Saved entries

**src/rtl/scr1_imem_tcm_bridge.sv**
```systemverilog
// ---------------------------------------------------------------------------
// scr1_memif_pkg / scr1_imem_tcm_bridge
//
// Purpose:
//   Instruction-side memory target placed directly downstream of the core's
//   IMEM request port. Core fetches arrive over the SCR1 memif req/ack/resp
//   handshake. They are mapped onto a single-ported synchronous TCM SRAM
//   that has a fixed read latency and a grant shared with other masters.
//   Illegal fetches (writes, misaligned addresses, addresses outside the TCM
//   window) are acked at once without touching the SRAM. They come back as
//   in-order error responses. The first faulting address is latched for
//   software. One fetch per cycle is sustained, with up to READ_LAT fetches
//   in flight.
//
// Ports:
//   clk, rst              core clock, asynchronous active-high reset
//   core2imem_req_i       fetch request
//   core2imem_cmd_i       command (only reads are legal)
//   core2imem_addr_i      byte address
//   imem2core_req_ack_o   request accepted this cycle (combinational)
//   imem2core_rdata_o     fetch data (zero unless an OK response)
//   imem2core_resp_o      NOTRDY / RDY_OK / RDY_ER
//   sram_req_o            SRAM read request (combinational)
//   sram_addr_o           SRAM word address
//   sram_gnt_i            shared SRAM port granted this cycle
//   sram_rdata_i          SRAM data, valid READ_LAT cycles after a grant
//   err_vld_o             sticky error-seen flag
//   err_addr_o            address of the first erroring request
//   err_clr_i             clears err_vld_o (a same-cycle capture wins)
// ---------------------------------------------------------------------------

package scr1_memif_pkg;

  typedef enum logic {
    SCR1_MEM_CMD_RD = 1'b0,
    SCR1_MEM_CMD_WR = 1'b1
  } type_scr1_mem_cmd_e;

  typedef enum logic [1:0] {
    SCR1_MEM_RESP_NOTRDY = 2'b00,
    SCR1_MEM_RESP_RDY_OK = 2'b01,
    SCR1_MEM_RESP_RDY_ER = 2'b10
  } type_scr1_mem_resp_e;

endpackage

module scr1_imem_tcm_bridge
  import scr1_memif_pkg::*;
#(
  parameter int                     IMEM_AWIDTH = 32,
  parameter int                     IMEM_DWIDTH = 32,
  parameter int                     TCM_AWIDTH  = 14,
  parameter logic [IMEM_AWIDTH-1:0] TCM_BASE    = 32'hF000_0000,
  parameter int                     READ_LAT    = 1
) (
  input  logic                   clk,
  input  logic                   rst,

  input  logic                   core2imem_req_i,
  input  type_scr1_mem_cmd_e     core2imem_cmd_i,
  input  logic [IMEM_AWIDTH-1:0] core2imem_addr_i,
  output logic                   imem2core_req_ack_o,
  output logic [IMEM_DWIDTH-1:0] imem2core_rdata_o,
  output type_scr1_mem_resp_e    imem2core_resp_o,

  output logic                   sram_req_o,
  output logic [TCM_AWIDTH-1:0]  sram_addr_o,
  input  logic                   sram_gnt_i,
  input  logic [IMEM_DWIDTH-1:0] sram_rdata_i,

  output logic                   err_vld_o,
  output logic [IMEM_AWIDTH-1:0] err_addr_o,
  input  logic                   err_clr_i
);

  // First address bit above the TCM window; everything from here up must
  // match the window base for a fetch to land in the TCM.
  localparam int WIN_LSB = TCM_AWIDTH + 2;

  logic                   w_isRead;
  logic                   w_aligned;
  logic                   w_inWindow;
  logic                   w_legal;
  logic                   w_accept;
  logic                   w_errCapture;

  logic [READ_LAT-1:0]    r_pipeVld;
  logic [READ_LAT-1:0]    r_pipeErr;
  logic                   r_errVld;
  logic [IMEM_AWIDTH-1:0] r_errAddr;

  // Request decode and handshake. Illegal requests never reach the SRAM, so
  // they do not wait for the shared grant and are acked immediately. Nothing
  // is remembered about a denied request: the core holds it stable and we
  // simply re-evaluate it next cycle.
  always_comb begin
    w_isRead     = (core2imem_cmd_i == SCR1_MEM_CMD_RD);
    w_aligned    = (core2imem_addr_i[1:0] == 2'b00);
    w_inWindow   = (core2imem_addr_i[IMEM_AWIDTH-1:WIN_LSB] ==
                    TCM_BASE[IMEM_AWIDTH-1:WIN_LSB]);
    w_legal      = w_isRead & w_aligned & w_inWindow;

    sram_req_o   = core2imem_req_i & w_legal;
    sram_addr_o  = core2imem_addr_i[WIN_LSB-1:2];

    w_accept     = core2imem_req_i & (~w_legal | sram_gnt_i);
    imem2core_req_ack_o = w_accept;

    // A capture is allowed when nothing is latched yet, or when software is
    // clearing in this very cycle, so the newer fault replaces the old one.
    w_errCapture = w_accept & ~w_legal & (~r_errVld | err_clr_i);
  end

  // Response pipeline: one {vld, err} slot per cycle of SRAM latency. It
  // shifts unconditionally because the SRAM data cannot be held back, which
  // keeps OK and ER responses in strict acceptance order.
  always_ff @(posedge clk or posedge rst) begin
    if (rst) begin
      r_pipeVld <= '0;
      r_pipeErr <= '0;
    end else begin
      r_pipeVld[0] <= w_accept;
      r_pipeErr[0] <= ~w_legal;
      for (int i = 1; i < READ_LAT; i++) begin
        r_pipeVld[i] <= r_pipeVld[i-1];
        r_pipeErr[i] <= r_pipeErr[i-1];
      end
    end
  end

  // Output stage. SRAM data is passed straight through on OK responses and
  // forced to zero otherwise, so stale SRAM contents never leak to the core.
  always_comb begin
    imem2core_resp_o  = SCR1_MEM_RESP_NOTRDY;
    imem2core_rdata_o = '0;
    if (r_pipeVld[READ_LAT-1]) begin
      if (r_pipeErr[READ_LAT-1]) begin
        imem2core_resp_o = SCR1_MEM_RESP_RDY_ER;
      end else begin
        imem2core_resp_o  = SCR1_MEM_RESP_RDY_OK;
        imem2core_rdata_o = sram_rdata_i;
      end
    end
  end

  // Sticky error record. The address stays frozen while the flag is set, so
  // software always sees the first fault since the last clear.
  always_ff @(posedge clk or posedge rst) begin
    if (rst) begin
      r_errVld  <= 1'b0;
      r_errAddr <= '0;
    end else if (w_errCapture) begin
      r_errVld  <= 1'b1;
      r_errAddr <= core2imem_addr_i;
    end else if (err_clr_i) begin
      r_errVld  <= 1'b0;
    end
  end

  assign err_vld_o  = r_errVld;
  assign err_addr_o = r_errAddr;

endmodule

```
**config.mk**
```make
export PLATFORM = sky130hd
export DESIGN_NAME = scr1_imem_tcm_bridge
export DESIGN_NICKNAME = d
export VERILOG_FILES = /design/src/rtl/scr1_imem_tcm_bridge.sv
export SDC_FILE = /design/constraint.sdc
export NUM_CORES = 1
export LEC_CHECK = 0
export ABC_AREA = 0
export CORE_UTILIZATION = 33
export CTS_CLUSTER_SIZE = 40
export DETAILED_ROUTE_END_ITERATION = 7
export GPL_TIMING_DRIVEN = 1
export PLACE_DENSITY = 0.85
export SLEW_MARGIN = 20
export SYNTH_ARGS = -nofsm -noshare
export SYNTH_HDL_FRONTEND = slang
export SYNTH_SLANG_ARGS = --single-unit
```
**constraint.sdc**
```tcl
create_clock -name clk -period 3.1 [get_ports clk]
set_input_delay 0.93 -clock clk [delete_from_list [all_inputs] [get_ports clk]]
set_output_delay 0.93 -clock clk [all_outputs]
set_load 0.02 [all_outputs]
```
==> impl_metrics.csv, run 1 <==
group,metric,value,unit
outcome,run_status,"finished clean",
yosys,synthesis.yosys.warnings,0,
routing,ant_nets,0,
routing,drt-initial-drc-count,11,
setup_path,cp_top_family,"buffers and inverters",
routing,dr_total_vias,1662,
floorplan,placeableCoreArea,4820,um^2
yosys,synthTopCellsByArea,"sky130_fd_sc_hd__dfrtp_1 (52%), sky130_fd_sc_hd__mux2_2 (16%), sky130_fd_sc_hd__and2_1 (12%)",
setup_path,critical_path.startpoint,"sram_rdata_i[15]",
setup_path,timing_worst_setup_path_type,"in -> out",
yosys,synth_area_per_cell,12.2,um^2
yosys,yosys_register_bits,35,
floorplan,die_w,73.6,um
hold_path,worstHoldStart,"err_addr_o[26]$_DFFE_PP0P_",
placed_design,dp.final_hpwl,3940,um
timing,fmax,0.330,GHz
setup_path,highest_delay_cell_along_the_critical_path,"sky130_fd_sc_hd__clkdlybuf4s50_1",
setup_path,start_kind,"input pin",
global_route,antenna_found_initial,0,
timing,setup-violations-final,0,
yosys,synth-compound-area-share,5.40,%
clock_tree,clk_transition_reported_paths,0.07,ns
placed_design,quantity_of_i_o_buffers_inserted_on_ports,152,
layout,regArea,876,um^2
clock_tree,clk-insertion-delay-late,0.28,ns
floorplan,std_cell_rows,25,
timing,finalWorstPathRequiredPeriod,3.03,ns
layout,final_common_cell,"sky130_fd_sc_hd__clkdlybuf4s50_1",
timing,final.period_utilization,97.9,%
yosys,synth_top_cell_by_area,"sky130_fd_sc_hd__dfrtp_1",
floorplan,die_h,73.6,um
yosys,synth.top_cell.area_share,51.8,%
clock_tree,cts.sink_count,35,
power_and_ir_drop,power_per_cell_area,385,nW/um^2
yosys,net_count_after_synthesis,209,
yosys,synth_area,1690,um^2
placed_design,dp_worst_setup_slack,-0.783,ns
floorplan,die_area,5420,um^2
power_and_ir_drop,worst_ir_drop_vdd,0.000368,V
setup_path,arrival,2.10,ns
layout,finish.net_count,382,
yosys,yosys.area_share.xor_xnor,0,%
global_route,global_route_wire_length_before_repair,7580,um
routing,drt-wirelength-per-cell,13.8,um
layout,antenna_cells,0,
yosys,synthSimpleGateAreaFrac,16.6,%
setup_path,register_to_register_setup_slack,1.77,ns
yosys,synth.mux.area_fraction,16.6,%
placed_design,gp_routability_congestion,0.756,
timing,worstMarginPinSlew,0.440,ns
layout,fillcell_total,357,
yosys,synth_top_family_by_area,"multiplexers",
timing,final_hold_viol_count,0,
clock_tree,cts_made_buffers,5,
timing,final.setup.worst_slack,0.0659,ns
setup_path,cp_common_cell,"sky130_fd_sc_hd__clkdlybuf4s50_1",
yosys,synthDistinctLibCells,20,
power_and_ir_drop,power_leakage,0.00154,uW
setup_path,critical_path.max_stage_delay,0.59,ns
timing,rsz0062_at_grt,"no",
global_route,grt_pass1_vias,1617,
setup_path,worst_ep_required_time,2.17,ns
layout,drive_above_1_share,25.6,%
yosys,post_synth_fa_ha_maj_area_fraction,0,%
setup_path,crit-reg2reg-launch,"err_vld_o$_DFFE_PP0P_",
global_route,largest_net_degree_at_the_start_of_global_routing,36,
flow_run,maxCapViolations,0,
layout,multi_input_area,698,um^2
hold_path,min-delay-path-class,"reg -> reg",
clock_tree,cts-root-buf,"sky130_fd_sc_hd__clkbuf_8",
setup_path,crit_path_cell_trace,"clkdlybuf4s50_1, and2_1, clkdlybuf4s50_1",
setup_path,worst_setup_path_end_kind,"output pin",
clock_tree,clock_tree.buffer_depth,2,
floorplan,ios,153,
floorplan,floorplan.initialDensity,35.1,%
timing,finalClockSkew,0.00473,ns
routing,initial_drt_pass_iterations,4,
layout,final_cell_mix,"sky130_fd_sc_hd__clkdlybuf4s50_1 (131), sky130_fd_sc_hd__dfrtp_1 (35), sky130_fd_sc_hd__buf_4 (34)",
clock_tree,clock_tree_from_tritoncts,"built",
yosys,netlist_instances,139,
layout,final_core_util,73.0,%
setup_path,worstPathBufferInverterCount,2,
yosys,synth_seq_area_share,51.8,%
global_route,grt_use_total,19.2,%
timing,finalMaxSlewViolations,0,
clock_tree,ctsHoldBuffers,0,
routing,viasPerCell,4.37,
routing,finalWirelength,5230,um
clock_tree,htreeDepth,2,
setup_path,crit_path_max_fanout,1,
layout,flow.area_growth_from_synthesis,108,%
timing,worst_slew_margin_rel,70.7,%
routing,remaining_drc_errors,0,
global_route,global_route.overflow_total,0,
### src/rtl/fifo_wr_arbiter.sv
// fifo_wr_arbiter
//   Round-robin arbiter that shares one FIFO write port between NREQ
//   requesters. A requester wins a grant, then streams up to MAX_BURST words
//   straight into the FIFO. The burst pauses while the FIFO is full. It ends
//   on a word flagged req_last, on reaching MAX_BURST words, or when the
//   requester drops req. A new burst never starts while fifo_almost_full is set.
//
// Ports
//   wr_clk           write-domain clock, rising edge
//   clear            synchronous active-high reset (overrides everything)
//   req[i]           requester i has data
//   req_data         packed words, slice i = req_data[i*WIDTH +: WIDTH]
//   req_last[i]      current word of requester i ends its burst
//   gnt              registered one-hot grant, zero when idle
//   accept[i]        word of requester i consumed this cycle (combinational)
//   fifo_din         FIFO write data
//   fifo_wr_en       FIFO write enable
//   fifo_full        FIFO full, stalls the burst
//   fifo_almost_full FIFO almost full, blocks new grants only
//   burst_cnt        words transferred in the current burst
//   busy             high while a burst is in progress
module fifo_wr_arbiter #(
  parameter int NREQ      = 4,
  parameter int WIDTH     = 4,
  parameter int MAX_BURST = 4
) (
  input  logic                          wr_clk,
  input  logic                          clear,
  input  logic [NREQ-1:0]               req,
  input  logic [NREQ*WIDTH-1:0]         req_data,
  input  logic [NREQ-1:0]               req_last,
  output logic [NREQ-1:0]               gnt,
  output logic [NREQ-1:0]               accept,
  output logic [WIDTH-1:0]              fifo_din,
  output logic                          fifo_wr_en,
  input  logic                          fifo_full,
  input  logic                          fifo_almost_full,
  output logic [$clog2(MAX_BURST):0]    burst_cnt,
  output logic                          busy
);

  localparam int IDX_W = (NREQ > 1) ? $clog2(NREQ) : 1;
  localparam int CNT_W = $clog2(MAX_BURST) + 1;

  typedef enum logic [0:0] {
    IDLE  = 1'b0,
    BURST = 1'b1
  } state_t;

  state_t             state, state_nxt;
  logic [NREQ-1:0]    gnt_nxt;
  logic [IDX_W-1:0]   gidx, gidx_nxt;
  logic [IDX_W-1:0]   last_winner, last_winner_nxt;
  logic [CNT_W-1:0]   cnt_nxt;
  logic [IDX_W-1:0]   cand;
  logic [IDX_W-1:0]   winner;
  logic               found;
  logic               xfer;
  logic               burst_end;

  // Register stage: control state only
  always_ff @(posedge wr_clk) begin
    if (clear) begin
      state       <= IDLE;
      gnt         <= '0;
      gidx        <= '0;
      burst_cnt   <= '0;
      last_winner <= IDX_W'(NREQ - 1);
    end else begin
      state       <= state_nxt;
      gnt         <= gnt_nxt;
      gidx        <= gidx_nxt;
      burst_cnt   <= cnt_nxt;
      last_winner <= last_winner_nxt;
    end
  end

  // Next-state and write-port outputs
  always_comb begin
    state_nxt       = state;
    gnt_nxt         = gnt;
    gidx_nxt        = gidx;
    cnt_nxt         = burst_cnt;
    last_winner_nxt = last_winner;
    accept          = '0;
    fifo_wr_en      = 1'b0;
    fifo_din        = '0;
    xfer            = 1'b0;
    burst_end       = 1'b0;
    cand            = '0;
    winner          = '0;
    found           = 1'b0;

    // Round-robin search starting just after the previous winner, so the
    // requester that finished most recently has the lowest priority.
    for (int k = 1; k <= NREQ; k++) begin
      cand = IDX_W'((int'(last_winner) + k) % NREQ);
      if (!found && req[cand]) begin
        found  = 1'b1;
        winner = cand;
      end
    end

    case (state)
      IDLE: begin
        if (found && !fifo_almost_full) begin
          state_nxt       = BURST;
          gnt_nxt         = '0;
          gnt_nxt[winner] = 1'b1;
          gidx_nxt        = winner;
          cnt_nxt         = '0;
        end
      end
      BURST: begin
        // Data of the granted requester is presented even when stalled.
        fifo_din     = req_data[gidx*WIDTH +: WIDTH];
        xfer         = req[gidx] & ~fifo_full;
        fifo_wr_en   = xfer;
        accept[gidx] = xfer;
        // A dropped req abandons the burst without consuming a word.
        burst_end = ~req[gidx] |
                    (xfer & (req_last[gidx] | (burst_cnt == CNT_W'(MAX_BURST - 1))));
        if (burst_end) begin
          state_nxt       = IDLE;
          gnt_nxt         = '0;
          cnt_nxt         = '0;
          last_winner_nxt = gidx;
        end else if (xfer) begin
          cnt_nxt = burst_cnt + CNT_W'(1);
        end
      end
      default: begin
        state_nxt = IDLE;
        gnt_nxt   = '0;
        cnt_nxt   = '0;
      end
    endcase

    // clear blanks the write port in the same cycle it is applied.
    if (clear) begin
      accept     = '0;
      fifo_wr_en = 1'b0;
      fifo_din   = '0;
    end
  end

  assign busy = (state == BURST);

endmodule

WORK INSTRUCTIONS - Copy out the lines above that hold the string "combinational".

EXERCISE RESULT -
//   imem2core_req_ack_o   request accepted this cycle (combinational)
//   sram_req_o            SRAM read request (combinational)
//   accept[i]        word of requester i consumed this cycle (combinational)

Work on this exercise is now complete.